The Saddam hanging

I’m late in commenting, but wanted to note I found it interesting that Saddam Hussein should be put to death at the very moment when the state of New Jersey began seriously to consider abolishing the death penalty as contrary to “evolving standards of decency.” I’ve long based my opposition to capital punishment on the argument that no government in the world has the moral standing to take the lives of its citizens. That’s certainly true of the current Iraqi government, although I’m the first to admit that Saddam was not just any citizen. David Hirst’s unsparing obituary should resonate through the ages.

So should Christopher Hitchens’s parsing of the political implications, which are clear enough: the Maliki government threw Saddam to the absolute worst of the Shia fundamentalist gangsters and torturers — the very people who ran the foul prison that the British military attacked in Basra around Christmas time. Go figure that out — the U.S. and UK are trying to shore up a Shia-dominated regime that they’re simultaneously doing battle with in the south of the country. It makes about as much sense as anything does in this war.

By the way, the conditions inside this prison were as follows: “… more than 100 men were crowded into a single 9-meter by 12-meter cell, or 30 feet by 40 feet, with two open toilets, two sinks and just a few blankets spread over the concrete floor. A significant number showed signs of torture. Some had crushed hands and feet … while others had cigarette and electrical burns and a significant number had gunshot wounds to their legs and knees.” Alas, the Rumsfeld Pentagon and the Cheny-Bush White House, having approved torture in their own facilities, have no moral leverage whatsoever to wield against the Shia. They’ve created the climate in which the Shia hardliners flourish. The Saddam hanging is merely another vivid illustration of this.

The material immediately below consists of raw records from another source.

--- src/rtl/quant_pack_out_pkg.sv ---
// ============================================================================
// quant_pack_out_pkg : shared widths, int8 limits and requant config record
// Rev 1.0
// ============================================================================
`default_nettype none

package quant_pack_out_pkg;

   localparam int QOUT_BITS_DEF  = 32;
   localparam int OUT_BITS_DEF   = 8;
   localparam int PACK_NUM_DEF   = 8;
   localparam int SHIFT_BITS_DEF = 6;

   localparam int Q31_FRAC   = 31;
   localparam int INT8_MIN   = -128;
   localparam int INT8_MAX   = 127;
   localparam int CORR_BITS  = 48;
   localparam int PROD_BITS  = 64;
   localparam int ROUND_BITS = 34;
   localparam int EFF_SHIFT_BITS = 5;

   // Shift is stored already clamped to 0..31 so the core never sees >31.
   typedef struct packed {
      logic [7:0]                wzp;
      logic [31:0]               bias;
      logic [31:0]               mult;
      logic [EFF_SHIFT_BITS-1:0] shift;
      logic [7:0]                ozp;
   } requant_cfg_t;

endpackage

`default_nettype wire

--- src/rtl/quant_pack_out_requant.sv ---
// ============================================================================
// requant_core : three-stage int32 -> int8 requantization with valid/flush pipe
// Rev 1.0
// ============================================================================
`default_nettype none

module requant_core
   import quant_pack_out_pkg::*;
#(
   parameter int QOUT_BITS = QOUT_BITS_DEF,
   parameter int OUT_BITS  = OUT_BITS_DEF
) (
   input  logic                 clk,
   input  logic                 reset,
   input  logic                 valid_in,
   input  logic [QOUT_BITS-1:0] acc,
   input  logic [QOUT_BITS-1:0] actsum,
   input  logic                 flush,
   input  requant_cfg_t         cfg,
   output logic                 out_valid,
   output logic [OUT_BITS-1:0]  out_byte,
   output logic                 out_flush,
   output logic                 busy
);

   localparam logic signed [CORR_BITS-1:0]  C_SAT_MAX = 48'sh0000_7FFF_FFFF;
   localparam logic signed [CORR_BITS-1:0]  C_SAT_MIN = 48'shFFFF_8000_0000;
   localparam logic signed [ROUND_BITS-1:0] Q_MAX     = ROUND_BITS'(INT8_MAX);
   localparam logic signed [ROUND_BITS-1:0] Q_MIN     = ROUND_BITS'(INT8_MIN);

   logic                 v1, v2, v3;
   logic                 f1, f2, f3;
   logic signed [31:0]   corr_r;
   logic signed [PROD_BITS-1:0] prod_r;
   logic [OUT_BITS-1:0]  byte_r;

   logic signed [CORR_BITS-1:0] acc_x, act_x, wzp_x, bias_x, corr_full;
   logic signed [31:0]          corr_sat;

   always_comb begin
      acc_x     = {{(CORR_BITS-QOUT_BITS){acc[QOUT_BITS-1]}}, acc};
      act_x     = {{(CORR_BITS-QOUT_BITS){actsum[QOUT_BITS-1]}}, actsum};
      wzp_x     = {{(CORR_BITS-8){cfg.wzp[7]}}, cfg.wzp};
      bias_x    = {{(CORR_BITS-32){cfg.bias[31]}}, cfg.bias};
      corr_full = acc_x - wzp_x * act_x + bias_x;
      if (corr_full > C_SAT_MAX) begin
         corr_sat = 32'sh7FFF_FFFF;
      end else if (corr_full < C_SAT_MIN) begin
         corr_sat = 32'sh8000_0000;
      end else begin
         corr_sat = corr_full[31:0];
      end
   end

   logic signed [PROD_BITS-1:0] corr_x, mult_x, prod_next;

   always_comb begin
      corr_x    = {{(PROD_BITS-32){corr_r[31]}}, corr_r};
      mult_x    = {{(PROD_BITS-32){cfg.mult[31]}}, cfg.mult};
      prod_next = corr_x * mult_x;
   end

   // Round half up: add 2^(tot-1) then arithmetic shift; r fits in 33 bits.
   logic [5:0]                   tot;
   logic signed [PROD_BITS-1:0]  rnd, sum_r, shifted;
   logic signed [ROUND_BITS-1:0] r34, q34;
   logic [OUT_BITS-1:0]          byte_next;

   always_comb begin
      tot     = 6'(Q31_FRAC) + {1'b0, cfg.shift};
      rnd     = 64'sd1 <<< (tot - 6'd1);
      sum_r   = prod_r + rnd;
      shifted = sum_r >>> tot;
      r34     = shifted[ROUND_BITS-1:0];
      q34     = r34 + {{(ROUND_BITS-8){cfg.ozp[7]}}, cfg.ozp};
      if (q34 > Q_MAX) begin
         byte_next = Q_MAX[OUT_BITS-1:0];
      end else if (q34 < Q_MIN) begin
         byte_next = Q_MIN[OUT_BITS-1:0];
      end else begin
         byte_next = q34[OUT_BITS-1:0];
      end
   end

   always_ff @(posedge clk) begin
      if (reset) begin
         v1     <= 1'b0;
         v2     <= 1'b0;
         v3     <= 1'b0;
         f1     <= 1'b0;
         f2     <= 1'b0;
         f3     <= 1'b0;
         corr_r <= '0;
         prod_r <= '0;
         byte_r <= '0;
      end else begin
         v1     <= valid_in;
         v2     <= v1;
         v3     <= v2;
         f1     <= flush;
         f2     <= f1;
         f3     <= f2;
         corr_r <= corr_sat;
         prod_r <= prod_next;
         byte_r <= byte_next;
      end
   end

   assign out_valid = v3;
   assign out_byte  = byte_r;
   assign out_flush = f3;
   assign busy      = v1 | v2 | v3 | f1 | f2 | f3;

endmodule

`default_nettype wire

--- src/rtl/quant_pack_out.sv ---
// ============================================================================
// quant_pack_out : requantizes serialized accumulators and packs int8 words
// Rev 1.0
// ============================================================================
`default_nettype none

module quant_pack_out
   import quant_pack_out_pkg::*;
#(
   parameter int QOUT_BITS  = QOUT_BITS_DEF,
   parameter int OUT_BITS   = OUT_BITS_DEF,
   parameter int PACK_NUM   = PACK_NUM_DEF,
   parameter int SHIFT_BITS = SHIFT_BITS_DEF
) (
   input  logic                         clk,
   input  logic                         reset,
   input  logic                         valid_in,
   input  logic [QOUT_BITS-1:0]         serial_result,
   input  logic [QOUT_BITS-1:0]         serial_actresult,
   input  logic                         flush,
   input  logic [7:0]                   cfg_wzp,
   input  logic [31:0]                  cfg_bias,
   input  logic [31:0]                  cfg_mult,
   input  logic [SHIFT_BITS-1:0]        cfg_shift,
   input  logic [7:0]                   cfg_ozp,
   output logic                         pk_valid,
   output logic [OUT_BITS*PACK_NUM-1:0] pk_data,
   output logic [PACK_NUM-1:0]          pk_be,
   output logic                         busy
);

   localparam int CNT_BITS  = (PACK_NUM > 1) ? $clog2(PACK_NUM) : 1;
   localparam int WORD_BITS = OUT_BITS * PACK_NUM;

   requant_cfg_t cfg;

   always_comb begin
      cfg.wzp   = cfg_wzp;
      cfg.bias  = cfg_bias;
      cfg.mult  = cfg_mult;
      cfg.ozp   = cfg_ozp;
      cfg.shift = (cfg_shift > SHIFT_BITS'(31)) ? 5'd31 : cfg_shift[EFF_SHIFT_BITS-1:0];
   end

   logic                core_valid;
   logic [OUT_BITS-1:0] core_byte;
   logic                core_flush;
   logic                core_busy;

   requant_core #(
      .QOUT_BITS (QOUT_BITS),
      .OUT_BITS  (OUT_BITS)
   ) u_core (
      .clk       (clk),
      .reset     (reset),
      .valid_in  (valid_in),
      .acc       (serial_result),
      .actsum    (serial_actresult),
      .flush     (flush),
      .cfg       (cfg),
      .out_valid (core_valid),
      .out_byte  (core_byte),
      .out_flush (core_flush),
      .busy      (core_busy)
   );

   logic [CNT_BITS-1:0]  cnt;
   logic [WORD_BITS-1:0] acc_data;
   logic [PACK_NUM-1:0]  acc_be;

   logic [WORD_BITS-1:0] next_data;
   logic [PACK_NUM-1:0]  next_be;
   logic                 word_full;
   logic                 emit;

   // A same-cycle byte is merged before the flush decision.
   always_comb begin
      next_data = acc_data;
      next_be   = acc_be;
      if (core_valid) begin
         next_data[cnt*OUT_BITS +: OUT_BITS] = core_byte;
         next_be[cnt]                        = 1'b1;
      end
      word_full = core_valid && (cnt == CNT_BITS'(PACK_NUM-1));
      emit      = word_full || (core_flush && (core_valid || (cnt != '0)));
   end

   always_ff @(posedge clk) begin
      if (reset) begin
         cnt      <= '0;
         acc_data <= '0;
         acc_be   <= '0;
         pk_valid <= 1'b0;
         pk_data  <= '0;
         pk_be    <= '0;
      end else begin
         pk_valid <= emit;
         if (emit) begin
            pk_data  <= next_data;
            pk_be    <= next_be;
            cnt      <= '0;
            acc_data <= '0;
            acc_be   <= '0;
         end else begin
            acc_data <= next_data;
            acc_be   <= next_be;
            if (core_valid) begin
               cnt <= cnt + 1'b1;
            end
         end
      end
   end

   assign busy = core_busy | (cnt != '0);

endmodule

`default_nettype wire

As Hitchens also notes, now there will never be a full accounting of the Kurdish genocide in the late 1980s, and that’s just fine with the Bushies, some of whom had a direct hand in aiding Saddam during that very period. Hitchens:

Every Kurd I know was eager to see this episode [the Anfal genocide] properly aired in court and placed on the record for all time, with its chief perpetrator on hand to be confronted with his deeds. Instead, the said chief perpetrator was snatched from the dock—in the very middle of his trial—and thrown as a morsel to one of the militias. This sort of improvised “offing” is not even a parody of the serious tribunal that history demands.